:: Work to complete ::
Pull every line containing "adder" from the data.

═══

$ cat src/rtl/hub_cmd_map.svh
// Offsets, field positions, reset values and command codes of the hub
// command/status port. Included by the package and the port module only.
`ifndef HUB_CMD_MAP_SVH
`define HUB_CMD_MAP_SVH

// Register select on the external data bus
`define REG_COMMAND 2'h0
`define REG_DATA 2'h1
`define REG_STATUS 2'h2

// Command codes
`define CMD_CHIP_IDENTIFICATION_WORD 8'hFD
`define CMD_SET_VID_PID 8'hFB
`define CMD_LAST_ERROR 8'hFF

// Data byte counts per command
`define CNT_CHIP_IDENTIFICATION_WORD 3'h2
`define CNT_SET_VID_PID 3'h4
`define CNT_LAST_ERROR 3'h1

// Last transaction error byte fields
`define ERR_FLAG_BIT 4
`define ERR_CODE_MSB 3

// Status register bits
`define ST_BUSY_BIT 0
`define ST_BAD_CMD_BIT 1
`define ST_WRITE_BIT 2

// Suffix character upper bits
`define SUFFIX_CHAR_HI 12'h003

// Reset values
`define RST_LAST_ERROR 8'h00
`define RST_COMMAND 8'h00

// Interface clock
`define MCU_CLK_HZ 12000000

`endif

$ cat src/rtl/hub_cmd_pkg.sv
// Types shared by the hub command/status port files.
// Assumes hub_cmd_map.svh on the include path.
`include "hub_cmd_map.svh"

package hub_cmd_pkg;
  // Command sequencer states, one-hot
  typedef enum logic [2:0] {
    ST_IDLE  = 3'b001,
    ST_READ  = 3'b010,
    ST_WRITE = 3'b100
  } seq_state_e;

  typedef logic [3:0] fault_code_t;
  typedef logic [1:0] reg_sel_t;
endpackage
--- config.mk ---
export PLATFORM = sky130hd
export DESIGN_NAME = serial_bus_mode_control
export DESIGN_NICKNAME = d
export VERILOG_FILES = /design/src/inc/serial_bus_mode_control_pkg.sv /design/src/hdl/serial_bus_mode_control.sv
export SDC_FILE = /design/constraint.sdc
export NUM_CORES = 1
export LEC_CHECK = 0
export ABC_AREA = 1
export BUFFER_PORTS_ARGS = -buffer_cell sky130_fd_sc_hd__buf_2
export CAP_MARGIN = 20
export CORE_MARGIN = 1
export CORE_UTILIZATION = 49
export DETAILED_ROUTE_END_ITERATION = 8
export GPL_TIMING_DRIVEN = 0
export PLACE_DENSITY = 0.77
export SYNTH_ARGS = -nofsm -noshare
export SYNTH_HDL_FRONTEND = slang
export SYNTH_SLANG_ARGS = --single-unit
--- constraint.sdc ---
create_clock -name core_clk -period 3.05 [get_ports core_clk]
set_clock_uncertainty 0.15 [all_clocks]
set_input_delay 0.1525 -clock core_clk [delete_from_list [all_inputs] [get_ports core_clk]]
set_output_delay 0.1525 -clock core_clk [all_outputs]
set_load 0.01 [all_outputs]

═══

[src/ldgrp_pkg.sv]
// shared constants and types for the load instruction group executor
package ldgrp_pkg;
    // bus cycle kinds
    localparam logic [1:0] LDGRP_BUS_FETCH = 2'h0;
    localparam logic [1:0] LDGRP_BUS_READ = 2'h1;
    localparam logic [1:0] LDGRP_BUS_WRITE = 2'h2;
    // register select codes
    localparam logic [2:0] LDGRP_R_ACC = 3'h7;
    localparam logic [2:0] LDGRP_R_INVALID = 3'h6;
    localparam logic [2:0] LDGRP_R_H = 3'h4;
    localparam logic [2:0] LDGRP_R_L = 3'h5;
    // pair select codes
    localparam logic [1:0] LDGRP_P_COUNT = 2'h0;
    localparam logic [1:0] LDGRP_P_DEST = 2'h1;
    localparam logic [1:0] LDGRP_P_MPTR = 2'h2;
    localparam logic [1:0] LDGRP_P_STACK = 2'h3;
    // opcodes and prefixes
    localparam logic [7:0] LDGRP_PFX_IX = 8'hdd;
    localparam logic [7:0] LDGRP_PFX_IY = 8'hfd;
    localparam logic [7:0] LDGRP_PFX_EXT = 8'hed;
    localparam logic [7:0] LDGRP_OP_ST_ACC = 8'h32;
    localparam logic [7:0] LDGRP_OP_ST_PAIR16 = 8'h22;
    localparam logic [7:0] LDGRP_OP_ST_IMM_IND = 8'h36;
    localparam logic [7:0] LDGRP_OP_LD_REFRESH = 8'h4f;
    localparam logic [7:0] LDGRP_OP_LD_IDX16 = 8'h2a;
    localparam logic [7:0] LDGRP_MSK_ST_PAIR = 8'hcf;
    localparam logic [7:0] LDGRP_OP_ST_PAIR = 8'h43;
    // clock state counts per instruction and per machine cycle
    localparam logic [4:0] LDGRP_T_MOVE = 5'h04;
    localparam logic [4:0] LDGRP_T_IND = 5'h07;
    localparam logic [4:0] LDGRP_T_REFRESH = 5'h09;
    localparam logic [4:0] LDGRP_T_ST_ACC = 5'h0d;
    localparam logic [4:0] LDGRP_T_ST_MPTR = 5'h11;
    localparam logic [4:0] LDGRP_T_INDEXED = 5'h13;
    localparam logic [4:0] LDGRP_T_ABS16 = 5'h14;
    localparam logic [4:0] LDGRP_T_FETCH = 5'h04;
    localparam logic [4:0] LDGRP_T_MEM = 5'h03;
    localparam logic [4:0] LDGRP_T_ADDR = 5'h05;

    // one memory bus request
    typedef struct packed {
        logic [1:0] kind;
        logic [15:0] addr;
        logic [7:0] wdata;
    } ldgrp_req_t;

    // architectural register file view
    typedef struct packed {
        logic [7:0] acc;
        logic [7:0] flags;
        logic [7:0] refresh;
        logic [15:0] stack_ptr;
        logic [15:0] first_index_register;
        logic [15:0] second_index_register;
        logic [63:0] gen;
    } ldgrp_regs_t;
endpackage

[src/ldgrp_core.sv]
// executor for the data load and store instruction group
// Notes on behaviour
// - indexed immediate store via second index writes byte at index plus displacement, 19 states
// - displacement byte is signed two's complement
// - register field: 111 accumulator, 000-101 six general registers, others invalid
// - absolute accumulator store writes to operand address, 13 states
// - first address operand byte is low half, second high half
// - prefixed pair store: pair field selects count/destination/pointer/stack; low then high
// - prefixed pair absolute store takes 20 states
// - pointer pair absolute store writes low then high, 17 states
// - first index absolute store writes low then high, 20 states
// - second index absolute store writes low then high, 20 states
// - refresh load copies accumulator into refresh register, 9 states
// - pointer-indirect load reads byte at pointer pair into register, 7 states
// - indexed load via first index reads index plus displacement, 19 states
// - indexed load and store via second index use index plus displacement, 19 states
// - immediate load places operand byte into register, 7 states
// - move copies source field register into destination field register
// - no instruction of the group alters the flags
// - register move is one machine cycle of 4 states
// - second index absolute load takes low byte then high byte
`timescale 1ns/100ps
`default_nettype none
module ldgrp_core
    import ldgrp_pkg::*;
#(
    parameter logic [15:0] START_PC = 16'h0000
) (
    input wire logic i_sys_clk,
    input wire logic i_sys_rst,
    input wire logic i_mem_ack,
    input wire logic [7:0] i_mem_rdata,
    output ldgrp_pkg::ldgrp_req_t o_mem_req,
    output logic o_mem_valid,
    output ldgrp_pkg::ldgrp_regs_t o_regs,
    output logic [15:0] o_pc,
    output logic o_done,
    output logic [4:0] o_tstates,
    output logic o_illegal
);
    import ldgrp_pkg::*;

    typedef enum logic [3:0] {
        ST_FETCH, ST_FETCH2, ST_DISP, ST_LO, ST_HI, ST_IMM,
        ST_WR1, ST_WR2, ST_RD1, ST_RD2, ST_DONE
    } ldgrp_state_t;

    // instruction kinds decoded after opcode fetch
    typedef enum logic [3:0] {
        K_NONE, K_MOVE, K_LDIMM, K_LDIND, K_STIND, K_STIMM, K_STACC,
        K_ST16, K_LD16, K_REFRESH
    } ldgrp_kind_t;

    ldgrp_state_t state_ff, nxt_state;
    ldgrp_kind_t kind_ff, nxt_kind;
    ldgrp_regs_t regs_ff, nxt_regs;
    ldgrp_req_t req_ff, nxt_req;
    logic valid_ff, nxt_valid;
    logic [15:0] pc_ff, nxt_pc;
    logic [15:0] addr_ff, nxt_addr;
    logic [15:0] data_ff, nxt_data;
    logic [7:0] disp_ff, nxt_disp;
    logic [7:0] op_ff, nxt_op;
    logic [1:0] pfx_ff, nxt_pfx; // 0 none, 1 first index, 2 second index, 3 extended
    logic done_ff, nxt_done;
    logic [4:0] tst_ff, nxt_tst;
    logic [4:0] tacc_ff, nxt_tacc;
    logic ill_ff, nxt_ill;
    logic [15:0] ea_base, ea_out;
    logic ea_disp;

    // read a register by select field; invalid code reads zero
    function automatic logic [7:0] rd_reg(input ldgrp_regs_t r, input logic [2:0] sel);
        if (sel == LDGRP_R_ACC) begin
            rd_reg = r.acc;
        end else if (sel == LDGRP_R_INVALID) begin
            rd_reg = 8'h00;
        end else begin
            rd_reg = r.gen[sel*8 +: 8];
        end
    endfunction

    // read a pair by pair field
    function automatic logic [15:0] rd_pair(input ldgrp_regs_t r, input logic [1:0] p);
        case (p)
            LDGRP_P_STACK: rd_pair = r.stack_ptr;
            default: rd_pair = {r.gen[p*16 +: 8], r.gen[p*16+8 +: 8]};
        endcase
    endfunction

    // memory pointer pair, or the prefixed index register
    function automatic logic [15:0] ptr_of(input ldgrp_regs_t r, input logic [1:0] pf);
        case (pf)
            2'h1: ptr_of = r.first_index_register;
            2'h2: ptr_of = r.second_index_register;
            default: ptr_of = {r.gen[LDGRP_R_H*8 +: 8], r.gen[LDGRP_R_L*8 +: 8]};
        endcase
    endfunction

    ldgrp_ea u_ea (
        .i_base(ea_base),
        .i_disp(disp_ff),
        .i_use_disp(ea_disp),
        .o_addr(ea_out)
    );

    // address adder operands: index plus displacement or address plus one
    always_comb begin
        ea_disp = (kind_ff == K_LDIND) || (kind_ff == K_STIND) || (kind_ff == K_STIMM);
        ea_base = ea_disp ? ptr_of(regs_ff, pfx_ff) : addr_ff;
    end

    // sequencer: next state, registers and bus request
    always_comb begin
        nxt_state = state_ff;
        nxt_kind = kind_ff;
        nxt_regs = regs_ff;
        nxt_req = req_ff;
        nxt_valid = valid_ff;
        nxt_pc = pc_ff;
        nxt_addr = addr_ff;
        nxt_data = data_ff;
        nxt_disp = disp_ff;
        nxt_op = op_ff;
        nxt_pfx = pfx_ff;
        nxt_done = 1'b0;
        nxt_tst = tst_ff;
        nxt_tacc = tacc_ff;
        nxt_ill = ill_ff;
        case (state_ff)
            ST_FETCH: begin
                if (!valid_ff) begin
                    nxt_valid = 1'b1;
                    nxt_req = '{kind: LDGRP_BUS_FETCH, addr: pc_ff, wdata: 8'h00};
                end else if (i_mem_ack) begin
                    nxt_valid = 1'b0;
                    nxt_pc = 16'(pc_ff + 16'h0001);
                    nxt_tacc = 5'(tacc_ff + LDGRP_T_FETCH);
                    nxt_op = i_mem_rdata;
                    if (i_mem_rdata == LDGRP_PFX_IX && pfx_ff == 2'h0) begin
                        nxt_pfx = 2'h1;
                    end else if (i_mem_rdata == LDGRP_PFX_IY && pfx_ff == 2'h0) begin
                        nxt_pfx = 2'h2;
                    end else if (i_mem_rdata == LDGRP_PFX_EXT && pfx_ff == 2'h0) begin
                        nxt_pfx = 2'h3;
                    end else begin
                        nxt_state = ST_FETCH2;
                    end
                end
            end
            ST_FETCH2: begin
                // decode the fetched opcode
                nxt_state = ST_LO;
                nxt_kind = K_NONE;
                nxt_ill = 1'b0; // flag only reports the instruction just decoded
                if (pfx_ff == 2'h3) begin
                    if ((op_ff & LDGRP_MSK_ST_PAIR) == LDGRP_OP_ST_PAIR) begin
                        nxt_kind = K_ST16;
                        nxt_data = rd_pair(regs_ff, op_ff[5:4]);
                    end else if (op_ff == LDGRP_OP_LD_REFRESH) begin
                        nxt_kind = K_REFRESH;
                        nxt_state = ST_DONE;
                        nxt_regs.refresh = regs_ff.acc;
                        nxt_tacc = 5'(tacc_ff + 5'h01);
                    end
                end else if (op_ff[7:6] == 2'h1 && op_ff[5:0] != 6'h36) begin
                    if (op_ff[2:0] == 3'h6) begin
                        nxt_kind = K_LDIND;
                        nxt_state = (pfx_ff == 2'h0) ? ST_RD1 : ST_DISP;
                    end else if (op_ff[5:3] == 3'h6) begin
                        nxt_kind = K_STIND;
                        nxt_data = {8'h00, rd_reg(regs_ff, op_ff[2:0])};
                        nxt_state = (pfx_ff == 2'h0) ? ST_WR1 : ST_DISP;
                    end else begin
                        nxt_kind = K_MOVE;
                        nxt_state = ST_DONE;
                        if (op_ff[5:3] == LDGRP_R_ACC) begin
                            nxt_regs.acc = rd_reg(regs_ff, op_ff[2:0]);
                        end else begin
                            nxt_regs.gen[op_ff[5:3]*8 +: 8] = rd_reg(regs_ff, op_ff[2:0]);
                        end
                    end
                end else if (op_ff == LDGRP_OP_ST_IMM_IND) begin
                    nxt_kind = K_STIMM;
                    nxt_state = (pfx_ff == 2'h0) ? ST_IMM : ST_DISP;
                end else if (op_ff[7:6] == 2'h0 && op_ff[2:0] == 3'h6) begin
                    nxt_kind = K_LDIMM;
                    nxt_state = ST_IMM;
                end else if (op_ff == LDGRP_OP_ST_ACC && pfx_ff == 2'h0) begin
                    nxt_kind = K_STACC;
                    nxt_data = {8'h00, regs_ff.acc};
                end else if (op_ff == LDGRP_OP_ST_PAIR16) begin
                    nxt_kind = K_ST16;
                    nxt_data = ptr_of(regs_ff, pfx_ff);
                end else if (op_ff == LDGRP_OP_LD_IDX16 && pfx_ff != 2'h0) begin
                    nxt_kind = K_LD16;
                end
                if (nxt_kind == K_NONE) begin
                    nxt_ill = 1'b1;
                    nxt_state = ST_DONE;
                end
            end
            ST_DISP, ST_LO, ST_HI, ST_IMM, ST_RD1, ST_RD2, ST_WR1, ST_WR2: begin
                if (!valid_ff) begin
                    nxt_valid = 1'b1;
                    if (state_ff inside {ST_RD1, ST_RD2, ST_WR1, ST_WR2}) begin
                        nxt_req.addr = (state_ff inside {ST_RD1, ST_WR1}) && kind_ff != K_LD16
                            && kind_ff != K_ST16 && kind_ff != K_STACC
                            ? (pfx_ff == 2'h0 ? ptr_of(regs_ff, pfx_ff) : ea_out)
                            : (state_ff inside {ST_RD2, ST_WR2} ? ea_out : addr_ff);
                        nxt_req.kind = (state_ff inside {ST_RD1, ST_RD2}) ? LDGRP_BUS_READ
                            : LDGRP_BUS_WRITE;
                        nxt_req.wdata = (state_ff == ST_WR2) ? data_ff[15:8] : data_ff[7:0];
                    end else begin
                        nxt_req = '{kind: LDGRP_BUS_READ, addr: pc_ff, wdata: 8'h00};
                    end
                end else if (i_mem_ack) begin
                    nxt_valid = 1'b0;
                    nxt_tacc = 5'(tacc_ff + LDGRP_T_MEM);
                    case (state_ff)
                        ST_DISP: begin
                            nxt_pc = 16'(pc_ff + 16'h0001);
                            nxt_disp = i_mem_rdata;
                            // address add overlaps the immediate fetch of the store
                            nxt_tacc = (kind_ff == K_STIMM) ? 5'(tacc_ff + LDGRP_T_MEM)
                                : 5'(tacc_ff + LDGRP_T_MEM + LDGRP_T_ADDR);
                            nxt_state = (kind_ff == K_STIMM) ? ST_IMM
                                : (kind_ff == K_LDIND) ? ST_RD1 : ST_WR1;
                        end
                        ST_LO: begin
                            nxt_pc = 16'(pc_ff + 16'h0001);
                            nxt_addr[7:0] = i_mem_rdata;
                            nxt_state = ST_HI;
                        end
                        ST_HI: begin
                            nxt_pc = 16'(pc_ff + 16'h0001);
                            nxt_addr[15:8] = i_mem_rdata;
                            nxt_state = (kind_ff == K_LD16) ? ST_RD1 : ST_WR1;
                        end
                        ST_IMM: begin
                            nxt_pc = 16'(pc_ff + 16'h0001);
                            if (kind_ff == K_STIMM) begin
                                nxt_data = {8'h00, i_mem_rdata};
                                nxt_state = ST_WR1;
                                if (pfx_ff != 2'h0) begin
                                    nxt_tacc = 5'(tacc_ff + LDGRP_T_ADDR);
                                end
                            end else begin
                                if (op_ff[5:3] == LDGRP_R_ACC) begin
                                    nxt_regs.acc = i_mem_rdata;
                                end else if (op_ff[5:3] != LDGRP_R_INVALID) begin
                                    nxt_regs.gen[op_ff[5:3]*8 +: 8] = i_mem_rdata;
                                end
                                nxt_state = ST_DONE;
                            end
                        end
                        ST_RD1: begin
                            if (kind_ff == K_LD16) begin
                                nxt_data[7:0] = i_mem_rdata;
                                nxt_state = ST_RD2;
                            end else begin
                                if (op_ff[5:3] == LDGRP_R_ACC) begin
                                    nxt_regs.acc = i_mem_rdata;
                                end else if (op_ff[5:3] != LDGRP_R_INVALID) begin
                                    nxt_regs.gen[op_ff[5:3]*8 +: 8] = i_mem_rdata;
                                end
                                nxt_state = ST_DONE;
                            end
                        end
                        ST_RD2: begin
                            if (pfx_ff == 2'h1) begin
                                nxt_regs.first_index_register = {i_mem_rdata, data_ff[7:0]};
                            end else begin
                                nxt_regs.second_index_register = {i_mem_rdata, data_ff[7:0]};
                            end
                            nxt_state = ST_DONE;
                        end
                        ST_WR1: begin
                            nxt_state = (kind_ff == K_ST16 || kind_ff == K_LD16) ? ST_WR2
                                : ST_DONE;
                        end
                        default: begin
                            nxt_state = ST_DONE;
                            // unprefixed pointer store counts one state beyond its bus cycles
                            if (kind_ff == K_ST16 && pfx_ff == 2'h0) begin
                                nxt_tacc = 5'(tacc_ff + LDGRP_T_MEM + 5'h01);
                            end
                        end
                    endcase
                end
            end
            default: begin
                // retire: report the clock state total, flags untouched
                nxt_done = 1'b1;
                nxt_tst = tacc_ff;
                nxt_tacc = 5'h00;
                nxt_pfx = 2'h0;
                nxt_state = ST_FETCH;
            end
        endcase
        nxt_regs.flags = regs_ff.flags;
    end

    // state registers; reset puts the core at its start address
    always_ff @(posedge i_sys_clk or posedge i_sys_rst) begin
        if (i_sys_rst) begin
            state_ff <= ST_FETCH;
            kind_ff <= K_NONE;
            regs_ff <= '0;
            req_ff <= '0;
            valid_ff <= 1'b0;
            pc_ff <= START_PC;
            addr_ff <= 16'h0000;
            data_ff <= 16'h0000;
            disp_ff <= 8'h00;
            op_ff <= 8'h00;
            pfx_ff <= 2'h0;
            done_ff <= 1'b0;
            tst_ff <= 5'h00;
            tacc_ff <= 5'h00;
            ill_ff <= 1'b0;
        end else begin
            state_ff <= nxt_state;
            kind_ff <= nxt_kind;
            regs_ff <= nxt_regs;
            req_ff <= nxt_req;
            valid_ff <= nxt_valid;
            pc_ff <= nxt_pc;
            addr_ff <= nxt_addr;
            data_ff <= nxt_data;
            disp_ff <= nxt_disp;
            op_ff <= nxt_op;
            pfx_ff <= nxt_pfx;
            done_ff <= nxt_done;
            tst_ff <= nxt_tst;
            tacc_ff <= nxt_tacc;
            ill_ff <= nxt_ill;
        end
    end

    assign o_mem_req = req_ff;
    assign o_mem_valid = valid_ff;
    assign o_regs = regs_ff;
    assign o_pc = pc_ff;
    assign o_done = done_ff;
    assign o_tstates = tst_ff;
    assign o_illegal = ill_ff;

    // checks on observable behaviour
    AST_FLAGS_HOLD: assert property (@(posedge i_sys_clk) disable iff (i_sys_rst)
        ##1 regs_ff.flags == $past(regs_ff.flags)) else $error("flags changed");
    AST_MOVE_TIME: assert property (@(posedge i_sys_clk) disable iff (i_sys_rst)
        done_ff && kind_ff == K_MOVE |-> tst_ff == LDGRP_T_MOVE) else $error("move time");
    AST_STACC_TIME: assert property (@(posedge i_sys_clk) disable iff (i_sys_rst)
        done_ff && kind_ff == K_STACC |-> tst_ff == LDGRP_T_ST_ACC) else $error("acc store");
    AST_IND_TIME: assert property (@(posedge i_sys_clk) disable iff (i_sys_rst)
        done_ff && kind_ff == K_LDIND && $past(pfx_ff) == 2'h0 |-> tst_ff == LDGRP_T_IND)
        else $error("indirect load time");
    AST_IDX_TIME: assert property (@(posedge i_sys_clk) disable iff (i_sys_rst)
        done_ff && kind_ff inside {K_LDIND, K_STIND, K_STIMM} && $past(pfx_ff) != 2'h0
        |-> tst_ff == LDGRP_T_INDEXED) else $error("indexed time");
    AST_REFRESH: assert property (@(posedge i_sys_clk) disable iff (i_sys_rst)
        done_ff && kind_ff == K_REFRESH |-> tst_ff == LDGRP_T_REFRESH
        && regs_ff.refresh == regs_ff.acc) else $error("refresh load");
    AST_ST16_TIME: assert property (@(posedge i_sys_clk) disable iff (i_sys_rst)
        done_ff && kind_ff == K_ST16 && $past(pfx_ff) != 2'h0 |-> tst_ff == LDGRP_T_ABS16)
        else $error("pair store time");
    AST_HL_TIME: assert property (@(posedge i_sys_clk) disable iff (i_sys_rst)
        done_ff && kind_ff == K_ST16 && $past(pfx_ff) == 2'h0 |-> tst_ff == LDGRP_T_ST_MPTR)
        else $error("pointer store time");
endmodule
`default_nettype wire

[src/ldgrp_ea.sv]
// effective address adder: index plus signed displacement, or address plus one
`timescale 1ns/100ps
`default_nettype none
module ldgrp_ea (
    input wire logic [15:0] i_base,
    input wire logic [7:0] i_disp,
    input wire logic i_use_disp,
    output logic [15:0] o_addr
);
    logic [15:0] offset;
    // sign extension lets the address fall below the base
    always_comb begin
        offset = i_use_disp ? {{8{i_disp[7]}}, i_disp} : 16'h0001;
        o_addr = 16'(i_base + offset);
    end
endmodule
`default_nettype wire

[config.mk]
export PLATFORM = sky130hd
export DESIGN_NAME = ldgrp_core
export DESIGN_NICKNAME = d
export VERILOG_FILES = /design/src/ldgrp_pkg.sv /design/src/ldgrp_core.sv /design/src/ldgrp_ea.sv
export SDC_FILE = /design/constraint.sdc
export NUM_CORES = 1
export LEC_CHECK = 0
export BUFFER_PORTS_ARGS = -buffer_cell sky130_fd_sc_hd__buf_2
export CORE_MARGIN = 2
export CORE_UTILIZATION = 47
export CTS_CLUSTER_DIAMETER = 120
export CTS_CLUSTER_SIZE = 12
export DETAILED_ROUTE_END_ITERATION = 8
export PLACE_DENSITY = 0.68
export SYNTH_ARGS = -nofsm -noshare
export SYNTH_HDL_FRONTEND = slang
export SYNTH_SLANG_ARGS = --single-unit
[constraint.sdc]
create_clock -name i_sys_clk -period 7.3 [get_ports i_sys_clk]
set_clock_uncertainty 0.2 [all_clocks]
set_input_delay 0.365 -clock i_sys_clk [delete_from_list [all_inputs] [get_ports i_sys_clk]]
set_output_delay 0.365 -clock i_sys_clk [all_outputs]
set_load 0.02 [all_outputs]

═══

:: Written answer ::
    // address adder operands: index plus displacement or address plus one
// effective address adder: index plus signed displacement, or address plus one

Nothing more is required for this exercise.